<file path="src/hdl/idbc_pkg.sv">
// Shared types and constants for the infusion dose BCD controller.
package idbc_pkg;

	localparam int unsigned DIGIT_W  = 4;
	localparam int unsigned VOLUME_W = 23;
	localparam int unsigned DRAIN_W  = 14;
	localparam int unsigned CAP_W    = 10;
	localparam int unsigned ID_W     = 8;
	localparam int unsigned CODE_W   = 10;
	localparam int unsigned APB_AW   = 3;
	localparam int unsigned APB_DW   = 32;

	typedef logic [DIGIT_W-1:0] digit_t;
	// index 0 is tens, 1 units, 2 tenths, 3 hundredths
	typedef digit_t [3:0] dose_t;

	localparam logic [1:0] CMD_REQUEST = 2'd0;
	localparam logic [1:0] CMD_TICK    = 2'd1;
	localparam logic [1:0] CMD_REFILL  = 2'd2;

	localparam logic [CODE_W-1:0] CODE_INCREASE = 10'd100;
	localparam logic [CODE_W-1:0] CODE_DECREASE = 10'd200;
	localparam logic [CODE_W-1:0] CODE_STOP     = 10'd300;

	localparam logic [1:0] ACK_REJECT   = 2'd0;
	localparam logic [1:0] ACK_INCREASE = 2'd1;
	localparam logic [1:0] ACK_DECREASE = 2'd2;
	localparam logic [1:0] ACK_STOP     = 2'd3;

	localparam logic REG_OWN_ID   = 1'b0;
	localparam logic REG_CAPACITY = 1'b1;

	localparam digit_t               TOP_DIGIT     = 4'd9;
	localparam logic [VOLUME_W-1:0]  UNITS_PER_ML  = 23'd6000;
	localparam logic [VOLUME_W-1:0]  RESET_VOLUME  = 23'd360000;
	localparam logic [ID_W-1:0]      RESET_OWN_ID  = 8'd1;
	localparam logic [CAP_W-1:0]     RESET_CAP_ML  = 10'd60;

	typedef struct packed {
		logic capture;
		logic apply;
		logic load_count;
		logic step;
		logic next_pos;
		logic publish;
	} ctrl_cmd_t;

	typedef struct packed {
		logic change;
		logic count_zero;
		logic pos_zero;
		logic out_free;
	} dp_status_t;

endpackage

</file>
<file path="src/hdl/infusion_dose_bcd_controller.sv">
// Top level of the syringe-pump dose controller: APB registers, controller, datapath.
//
//  channel  | handshake                         | payload
//  ---------+-----------------------------------+----------------------------------------
//  config   | psel/penable/pwrite, pready=1     | paddr[2:0], pwdata, prdata
//  request  | in_valid / in_ready               | command, request_code, target_id, step_*
//  result   | out_valid / out_ready             | responded, ack_code, dose_*, remaining,
//           |                                   | empty_res
//
//  A tick, refill, stop or rejected request passes the class state, where it is applied,
//  and the finish state. Increase and decrease go through the count state: one digit
//  step per cycle through the shared BCD stepper, and a move to the next digit place.
//  One request is in work at a time; a result waiting in the output register
//  does not block the next accept, only its own publish.
//  arst_n clears the dose, sets the volume to 360000 and the registers to 1 and 60.
module infusion_dose_bcd_controller (
	input  logic                               clk,
	input  logic                               arst_n,
	input  logic                               psel,
	input  logic                               penable,
	input  logic                               pwrite,
	input  logic [idbc_pkg::APB_AW-1:0]        paddr,
	input  logic [idbc_pkg::APB_DW-1:0]        pwdata,
	output logic [idbc_pkg::APB_DW-1:0]        prdata,
	output logic                               pready,
	input  logic                               in_valid,
	output logic                               in_ready,
	input  logic [1:0]                         command,
	input  logic [idbc_pkg::CODE_W-1:0]        request_code,
	input  logic [idbc_pkg::ID_W-1:0]          target_id,
	input  logic [idbc_pkg::DIGIT_W-1:0]       step_tens,
	input  logic [idbc_pkg::DIGIT_W-1:0]       step_units,
	input  logic [idbc_pkg::DIGIT_W-1:0]       step_tenths,
	input  logic [idbc_pkg::DIGIT_W-1:0]       step_hundredths,
	output logic                               out_valid,
	input  logic                               out_ready,
	output logic                               responded,
	output logic [1:0]                         ack_code,
	output logic [idbc_pkg::DIGIT_W-1:0]       dose_tens,
	output logic [idbc_pkg::DIGIT_W-1:0]       dose_units,
	output logic [idbc_pkg::DIGIT_W-1:0]       dose_tenths,
	output logic [idbc_pkg::DIGIT_W-1:0]       dose_hundredths,
	output logic [idbc_pkg::VOLUME_W-1:0]      remaining,
	output logic                               empty_res
);

	logic [idbc_pkg::ID_W-1:0]  own_id;
	logic [idbc_pkg::CAP_W-1:0] capacity_ml;
	idbc_pkg::ctrl_cmd_t        cmd;
	idbc_pkg::dp_status_t       st;

	idbc_regs u_regs (
		.clk         (clk),
		.arst_n      (arst_n),
		.psel        (psel),
		.penable     (penable),
		.pwrite      (pwrite),
		.paddr       (paddr),
		.pwdata      (pwdata),
		.prdata      (prdata),
		.pready      (pready),
		.own_id      (own_id),
		.capacity_ml (capacity_ml)
	);

	idbc_ctrl u_ctrl (
		.clk      (clk),
		.arst_n   (arst_n),
		.in_valid (in_valid),
		.in_ready (in_ready),
		.st       (st),
		.cmd      (cmd)
	);

	idbc_dp u_dp (
		.clk             (clk),
		.arst_n          (arst_n),
		.cmd             (cmd),
		.st              (st),
		.own_id          (own_id),
		.capacity_ml     (capacity_ml),
		.command         (command),
		.request_code    (request_code),
		.target_id       (target_id),
		.step_tens       (step_tens),
		.step_units      (step_units),
		.step_tenths     (step_tenths),
		.step_hundredths (step_hundredths),
		.out_valid       (out_valid),
		.out_ready       (out_ready),
		.responded       (responded),
		.ack_code        (ack_code),
		.dose_tens       (dose_tens),
		.dose_units      (dose_units),
		.dose_tenths     (dose_tenths),
		.dose_hundredths (dose_hundredths),
		.remaining       (remaining),
		.empty_res       (empty_res)
	);

endmodule

</file>
<file path="src/hdl/idbc_regs.sv">
// APB configuration registers: pump identifier and syringe capacity.
module idbc_regs (
	input  logic                             clk,
	input  logic                             arst_n,
	input  logic                             psel,
	input  logic                             penable,
	input  logic                             pwrite,
	input  logic [idbc_pkg::APB_AW-1:0]      paddr,
	input  logic [idbc_pkg::APB_DW-1:0]      pwdata,
	output logic [idbc_pkg::APB_DW-1:0]      prdata,
	output logic                             pready,
	output logic [idbc_pkg::ID_W-1:0]        own_id,
	output logic [idbc_pkg::CAP_W-1:0]       capacity_ml
);

	logic [idbc_pkg::ID_W-1:0]  own_id_q;
	logic [idbc_pkg::CAP_W-1:0] capacity_q;
	logic                       wr_en;

	assign pready = 1'b1;
	assign wr_en  = psel && penable && pwrite && pready;

	always_ff @(posedge clk or negedge arst_n) begin
		if (!arst_n) begin
			own_id_q   <= idbc_pkg::RESET_OWN_ID;
			capacity_q <= idbc_pkg::RESET_CAP_ML;
		end else if (wr_en) begin
			case (paddr[2])
				idbc_pkg::REG_OWN_ID:   own_id_q   <= pwdata[idbc_pkg::ID_W-1:0];
				idbc_pkg::REG_CAPACITY: capacity_q <= pwdata[idbc_pkg::CAP_W-1:0];
				default: ;
			endcase
		end
	end

	always_comb begin
		case (paddr[2])
			idbc_pkg::REG_OWN_ID:
				prdata = {{(idbc_pkg::APB_DW-idbc_pkg::ID_W){1'b0}}, own_id_q};
			idbc_pkg::REG_CAPACITY:
				prdata = {{(idbc_pkg::APB_DW-idbc_pkg::CAP_W){1'b0}}, capacity_q};
			default:
				prdata = '0;
		endcase
	end

	assign own_id      = own_id_q;
	assign capacity_ml = capacity_q;

endmodule

</file>
<file path="src/hdl/idbc_dp.sv">
// Datapath: request capture, BCD dose stepper, volume drain and result register.
module idbc_dp (
	input  logic                               clk,
	input  logic                               arst_n,
	input  idbc_pkg::ctrl_cmd_t                cmd,
	output idbc_pkg::dp_status_t               st,
	input  logic [idbc_pkg::ID_W-1:0]          own_id,
	input  logic [idbc_pkg::CAP_W-1:0]         capacity_ml,
	input  logic [1:0]                         command,
	input  logic [idbc_pkg::CODE_W-1:0]        request_code,
	input  logic [idbc_pkg::ID_W-1:0]          target_id,
	input  logic [idbc_pkg::DIGIT_W-1:0]       step_tens,
	input  logic [idbc_pkg::DIGIT_W-1:0]       step_units,
	input  logic [idbc_pkg::DIGIT_W-1:0]       step_tenths,
	input  logic [idbc_pkg::DIGIT_W-1:0]       step_hundredths,
	output logic                               out_valid,
	input  logic                               out_ready,
	output logic                               responded,
	output logic [1:0]                         ack_code,
	output logic [idbc_pkg::DIGIT_W-1:0]       dose_tens,
	output logic [idbc_pkg::DIGIT_W-1:0]       dose_units,
	output logic [idbc_pkg::DIGIT_W-1:0]       dose_tenths,
	output logic [idbc_pkg::DIGIT_W-1:0]       dose_hundredths,
	output logic [idbc_pkg::VOLUME_W-1:0]      remaining,
	output logic                               empty_res
);

	// one single-digit step at pos, carry or borrow toward tens
	function automatic idbc_pkg::dose_t step_dose(input idbc_pkg::dose_t d,
		input logic [1:0] pos, input logic up);
		idbc_pkg::dose_t r;
		logic            carry;
		r     = d;
		carry = 1'b1;
		for (int i = 3; i >= 2; i--) begin
			if (carry && (2'(i) <= pos)) begin
				if (up) begin
					if (r[i] < idbc_pkg::TOP_DIGIT) begin
						r[i]  = r[i] + 4'd1;
						carry = 1'b0;
					end else begin
						r[i] = '0;
					end
				end else begin
					if (r[i] != '0) begin
						r[i]  = r[i] - 4'd1;
						carry = 1'b0;
					end else begin
						r[i] = idbc_pkg::TOP_DIGIT;
					end
				end
			end
		end
		if (carry && pos != 2'd0) begin
			if (up) begin
				if (r[1] < idbc_pkg::TOP_DIGIT) begin
					r[1] = r[1] + 4'd1;
				end else if (r[0] < idbc_pkg::TOP_DIGIT) begin
					r[0] = r[0] + 4'd1;
					r[1] = '0;
				end
			end else begin
				if (r[1] != '0) begin
					r[1] = r[1] - 4'd1;
				end else if (r[0] != '0) begin
					r[0] = r[0] - 4'd1;
					r[1] = idbc_pkg::TOP_DIGIT;
				end
			end
			carry = 1'b0;
		end
		if (carry) begin
			if (up) begin
				if (r[0] < idbc_pkg::TOP_DIGIT) r[0] = r[0] + 4'd1;
			end else begin
				if (r[0] != '0) r[0] = r[0] - 4'd1;
			end
		end
		return r;
	endfunction

	logic [1:0]                      cmd_q;
	logic [idbc_pkg::CODE_W-1:0]     code_q;
	logic [idbc_pkg::ID_W-1:0]       target_q;
	idbc_pkg::dose_t                 steps_q;
	idbc_pkg::dose_t                 dose_q;
	logic [idbc_pkg::VOLUME_W-1:0]   vol_q;
	logic                            empty_q;
	logic [idbc_pkg::DIGIT_W-1:0]    count_q;
	logic [1:0]                      pos_q;
	logic                            out_valid_q;

	logic                            ours;
	logic                            is_up;
	logic [idbc_pkg::DRAIN_W-1:0]    drain;
	logic [idbc_pkg::VOLUME_W-1:0]   full_vol;
	logic [1:0]                      ack_d;
	logic [1:0]                      pos_dec;

	assign ours  = (cmd_q == idbc_pkg::CMD_REQUEST) && (target_q == own_id);
	assign is_up = (code_q == idbc_pkg::CODE_INCREASE);

	assign drain = idbc_pkg::DRAIN_W'(dose_q[0]) * 14'd1000
		+ idbc_pkg::DRAIN_W'(dose_q[1]) * 14'd100
		+ idbc_pkg::DRAIN_W'(dose_q[2]) * 14'd10
		+ idbc_pkg::DRAIN_W'(dose_q[3]);
	assign full_vol = idbc_pkg::VOLUME_W'(capacity_ml) * idbc_pkg::UNITS_PER_ML;
	assign pos_dec  = pos_q - 2'd1;

	always_comb begin
		ack_d = idbc_pkg::ACK_REJECT;
		if (ours) begin
			case (code_q)
				idbc_pkg::CODE_INCREASE: ack_d = idbc_pkg::ACK_INCREASE;
				idbc_pkg::CODE_DECREASE: ack_d = idbc_pkg::ACK_DECREASE;
				idbc_pkg::CODE_STOP:     ack_d = idbc_pkg::ACK_STOP;
				default:                 ack_d = idbc_pkg::ACK_REJECT;
			endcase
		end
	end

	assign st.change     = ours && (is_up || code_q == idbc_pkg::CODE_DECREASE);
	assign st.count_zero = (count_q == '0);
	assign st.pos_zero   = (pos_q == 2'd0);
	assign st.out_free   = !out_valid_q || out_ready;

	always_ff @(posedge clk) begin
		if (cmd.capture) begin
			cmd_q      <= command;
			code_q     <= request_code;
			target_q   <= target_id;
			steps_q[0] <= step_tens;
			steps_q[1] <= step_units;
			steps_q[2] <= step_tenths;
			steps_q[3] <= step_hundredths;
		end
	end

	always_ff @(posedge clk or negedge arst_n) begin
		if (!arst_n) begin
			dose_q  <= '0;
			vol_q   <= idbc_pkg::RESET_VOLUME;
			empty_q <= 1'b0;
			count_q <= '0;
			pos_q   <= 2'd3;
		end else begin
			if (cmd.capture) pos_q <= 2'd3;
			if (cmd.load_count) count_q <= steps_q[pos_q];
			if (cmd.next_pos) begin
				pos_q   <= pos_dec;
				count_q <= steps_q[pos_dec];
			end
			if (cmd.step) begin
				dose_q  <= step_dose(dose_q, pos_q, is_up);
				count_q <= count_q - 4'd1;
			end
			if (cmd.apply) begin
				case (cmd_q)
					idbc_pkg::CMD_REQUEST: begin
						if (ours && code_q == idbc_pkg::CODE_STOP) dose_q <= '0;
					end
					idbc_pkg::CMD_TICK: begin
						if (!empty_q) begin
							if (idbc_pkg::VOLUME_W'(drain) >= vol_q) begin
								vol_q   <= '0;
								empty_q <= 1'b1;
							end else begin
								vol_q <= vol_q - idbc_pkg::VOLUME_W'(drain);
							end
						end
					end
					idbc_pkg::CMD_REFILL: begin
						vol_q   <= full_vol;
						empty_q <= 1'b0;
					end
					default: ;
				endcase
			end
		end
	end

	always_ff @(posedge clk or negedge arst_n) begin
		if (!arst_n) begin
			out_valid_q <= 1'b0;
		end else if (cmd.publish) begin
			out_valid_q <= 1'b1;
		end else if (out_ready) begin
			out_valid_q <= 1'b0;
		end
	end

	always_ff @(posedge clk) begin
		if (cmd.publish) begin
			responded       <= ours;
			ack_code        <= ack_d;
			dose_tens       <= dose_q[0];
			dose_units      <= dose_q[1];
			dose_tenths     <= dose_q[2];
			dose_hundredths <= dose_q[3];
			remaining       <= vol_q;
			empty_res       <= empty_q;
		end
	end

	assign out_valid = out_valid_q;

	a_empty_means_zero: assert property (@(posedge clk) disable iff (!arst_n)
		empty_q |-> (vol_q == '0))
		else $error("empty flag set with volume left");

	a_digits_decimal: assert property (@(posedge clk) disable iff (!arst_n)
		(dose_q[0] <= idbc_pkg::TOP_DIGIT) && (dose_q[1] <= idbc_pkg::TOP_DIGIT)
		&& (dose_q[2] <= idbc_pkg::TOP_DIGIT) && (dose_q[3] <= idbc_pkg::TOP_DIGIT))
		else $error("dose digit above nine");

	a_valid_from_publish: assert property (@(posedge clk) disable iff (!arst_n)
		$rose(out_valid_q) |-> $past(cmd.publish))
		else $error("result valid without publish");

endmodule

</file>
<file path="src/hdl/idbc_ctrl.sv">
// Controller: sequences capture, digit steps, state update and result publish.
module idbc_ctrl (
	input  logic                  clk,
	input  logic                  arst_n,
	input  logic                  in_valid,
	output logic                  in_ready,
	input  idbc_pkg::dp_status_t  st,
	output idbc_pkg::ctrl_cmd_t   cmd
);

	typedef enum logic [3:0] {
		ST_IDLE   = 4'b0001,
		ST_CLASS  = 4'b0010,
		ST_COUNT  = 4'b0100,
		ST_FINISH = 4'b1000
	} state_t;

	state_t state_q, state_d;

	assign in_ready = (state_q == ST_IDLE);

	always_comb begin
		state_d = state_q;
		cmd     = '0;
		case (state_q)
			ST_IDLE: begin
				if (in_valid) begin
					cmd.capture = 1'b1;
					state_d     = ST_CLASS;
				end
			end
			ST_CLASS: begin
				if (st.change) begin
					cmd.load_count = 1'b1;
					state_d        = ST_COUNT;
				end else begin
					cmd.apply = 1'b1;
					state_d   = ST_FINISH;
				end
			end
			ST_COUNT: begin
				if (!st.count_zero) begin
					cmd.step = 1'b1;
				end else if (!st.pos_zero) begin
					cmd.next_pos = 1'b1;
				end else begin
					state_d = ST_FINISH;
				end
			end
			ST_FINISH: begin
				if (st.out_free) begin
					cmd.publish = 1'b1;
					state_d     = ST_IDLE;
				end
			end
			default: state_d = ST_IDLE;
		endcase
	end

	always_ff @(posedge clk or negedge arst_n) begin
		if (!arst_n) begin
			state_q <= ST_IDLE;
		end else begin
			state_q <= state_d;
		end
	end

	a_publish_slot_free: assert property (@(posedge clk) disable iff (!arst_n)
		cmd.publish |-> st.out_free)
		else $error("publish into occupied result register");

	a_step_has_count: assert property (@(posedge clk) disable iff (!arst_n)
		cmd.step |-> !st.count_zero)
		else $error("digit step with zero count");

	a_one_request_at_a_time: assert property (@(posedge clk) disable iff (!arst_n)
		cmd.capture |=> !in_ready)
		else $error("request taken while another is in work");

endmodule

</file>
<file path="config.mk">
export PLATFORM = sky130hd
export DESIGN_NAME = infusion_dose_bcd_controller
export DESIGN_NICKNAME = d
export VERILOG_FILES = /design/src/hdl/idbc_pkg.sv /design/src/hdl/infusion_dose_bcd_controller.sv /design/src/hdl/idbc_regs.sv /design/src/hdl/idbc_dp.sv /design/src/hdl/idbc_ctrl.sv
export SDC_FILE = /design/constraint.sdc
export NUM_CORES = 1
export LEC_CHECK = 0
export ABC_CLOCK_PERIOD_IN_PS = 11500
export BUFFER_PORTS_ARGS = -buffer_cell sky130_fd_sc_hd__buf_2
export CORE_AREA = 2 2 164 166
export DETAILED_ROUTE_END_ITERATION = 12
export DIE_AREA = 0 0 166 168
export HOLD_SLACK_MARGIN = 0.15
export SYNTH_ARGS = -nofsm -noshare
export SYNTH_HDL_FRONTEND = slang
export SYNTH_SLANG_ARGS = --single-unit
</file>
<file path="constraint.sdc">
create_clock -name clk -period 11.5 [get_ports clk]
set_clock_uncertainty 0.2 [all_clocks]
set_input_delay 2.875 -clock clk [delete_from_list [all_inputs] [get_ports clk]]
set_output_delay 2.875 -clock clk [all_outputs]
set_load 0.005 [all_outputs]
</file>
==> summary.txt <==
Logic synthesis
  – Largest family of logic cells by synthesized area: adder cells
  – Async SR Flop Fraction: 46.62%
  – Cells after synthesis: roughly 1,100
  – Simple-gate share of the synthesized area: 10.96%
  – Post-synthesis xor/xnor area fraction: 3.907%
  – Syn_area_per_cell: 10.51 um^2
  – Primary FF master, synth: edfxtp_1
  – Synth Area in Adders: between 20% and 30%
  – Sequential-to-total area share from yosys stat: between 30% and 40%
  – Mux cell area share after synthesis: between 4 and 5%
  – Synthesis Warnings: 0
  – Synth Area in Compound Gates: between 10% and 20%
  – Leading area contributor after synthesis: edfxtp_1
  – Top-count cell post-synth: ha_1
  – Mapped Area: ~12,000 um^2
  – Post-synthesis register bit count: ~150
  – EDFF count, synth: roughly 80
  – Most frequent cells after synthesis: 142 x ha_1, 138 x inv_1, 79 x edfxtp_1, 74 x a21oi_1, 58 x nand2_1
  – Distinct cells, synth: 80
  – Largest cells by area after synthesis: edfxtp_1 20%, ha_1 15%, dfrtp_1 11%, fa_1 9.6%, inv_1 4.4%
  – Yosys top cell area share: around a fifth

Placement
  – DP HPWL: ~19,000 um
  – Port bufs: between 100 and 150
  – Placed Area: 12,490 um^2
  – Gpl congestion: ~0.84
  – Post-placement cell count: ~1,500

Drt
  – Number of vias per cell: 5.382
  – Routed WL: ~25,000 um
  – Drt wl/cell: 16.08 um
  – DRT antenna net count: 0
  – Drt pass-1 iters: 5
  – Vias: 8,450
  – Remaining DRCs: 0
  – Iteration-0 DRC Markers: around 440

Global routing
  – Vias in the first global route: between 8,000 and 9,000
  – Largest net degree at the start of global routing: 68
  – GRT overflow: 0
  – Total global-route track usage: approximately a fifth
  – Initial antenna violation count: 0
  – First-pass GRT wire length: roughly 42,000 um

Layout
  – Final core occ: 49.66%
  – Cell area after layout: 13,090 um^2
  – Antenna cells: 0
  – Layout Cells excl Fill: between 1,500 and 2,000
  – Fraction of final layout cells sized beyond drive strength 1: 17.58%
  – Final nets: between 1,000 and 1,500
  – Synthesis-to-finish area growth: 12.26%

Clocking
  – Worst-path clk slew: approximately 0.080 ns
  – CTS resizes: 0
  – Hold_buf cts: 0
  – Clock buffer depth: 2
  – Number of buffers created by CTS: 17
  – Post-CTS Setup Inserts: 0
  – H-tree depth: 4
  – CTS tree: done
  – CTS sink count: between 100 and 150
  – Clk Latency, worst-skew pair: ~0.43 ns
  – CTS Root Cell: clkbuf_16

Floorplan
  – Starting Density: approximately 44%
  – I/O pin cnt: 156
  – Die area: between 20,000 and 30,000 um^2
  – Die height: around 170 um
  – Die X: 166 um
  – Core footprint: roughly 26,000 um^2
  – # rows: 60

Setup path
  – Critical path data arrival time: ~8.0 ns
  – CP Max Fanout: 11
  – R2R depth: 23
  – Critical path startpoint category: flop
  – Critical path cell sequence: clkinv_1, ha_1, fa_1, fa_1, a21oi_1, nor2_1, nor2_1, xnor2_1, ha_1, ha_1, ha_1, nand2_1, o21ai_0, xnor2_1, ha_1, inv_1, or3_4, or4_4, o21a_4, a311oi_4, or2_1, nor4_1, a211o_1
  – Reg2reg setup slack: about 3.6 ns
  – Crit path capture: u_dp.vol_q[21]$_DFFE_PN0P_
  – Worst Setup SP: u_dp.dose_q[2]$_DFF_PN0_
  – Crit Reg-Reg Startpoint: u_dp.dose_q[2]$_DFF_PN0_
  – Slowest CP cell: dfrtp_1
  – Reg-to-Reg End: u_dp.vol_q[21]$_DFFE_PN0P_
  – Worst Setup End Kind: flop
  – Worst stage delay on the critical path: between 0.6 and 0.7 ns
  – Kind of critical path: flop to flop
  – Most frequent CP cell: ha_1
  – Critical path required time: about 12 ns

Worst hold path
  – Min-Delay Path Class: flop to flop

Timing
  – Final setup violation count: 0
  – Final Hold Fails: 0
  – Final TNS setup: 0 ns
  – Slew headroom: a little over a third
  – RSZ-0062 raised after global routing: no
  – Max Freq: 0.1267 GHz
  – Max Slew Vio Count: 0
  – Final period util: around 69%
  – Worst-Margin Slew: slightly below 1 ns
  – Minimum clock period: 7.892 ns

Pwr
  – Leakage: ~5.9 nW
  – Peak VDD IR: ~300 uV
  – PD cells: between 200 and 300 nW/um^2

Outcome
  – Status: complete, no violations

Run
  – Max-cap violations: 0
## flip-flops by register name, indices dropped and copies added, names as in the netlist, 2 cells and up
name                  flops
u_regs.capacity_ml       10
u_ctrl.state_q            4
u_dp.ack_code             2
u_dp.target_q             8
u_dp.dose_units           4
u_dp.cmd_q                2
u_regs.own_id             8
u_dp.dose_tens            4
u_dp.code_q              10
u_dp.dose_tenths          4
u_dp.remaining           23
u_dp.dose_q              16
u_dp.dose_hundredths      4
u_dp.pos_q                2
u_dp.vol_q               23
u_dp.steps_q             16
u_dp.count_q              4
=-=-=-=-=
Taking the entries above, write out exactly each line from the one holding "9.6%, inv_1 4.4%" to the one holding "Area: 12,490 um^2", both included, and stop there.

> [Result]:
  – Largest cells by area after synthesis: edfxtp_1 20%, ha_1 15%, dfrtp_1 11%, fa_1 9.6%, inv_1 4.4%
  – Yosys top cell area share: around a fifth

Placement
  – DP HPWL: ~19,000 um
  – Port bufs: between 100 and 150
  – Placed Area: 12,490 um^2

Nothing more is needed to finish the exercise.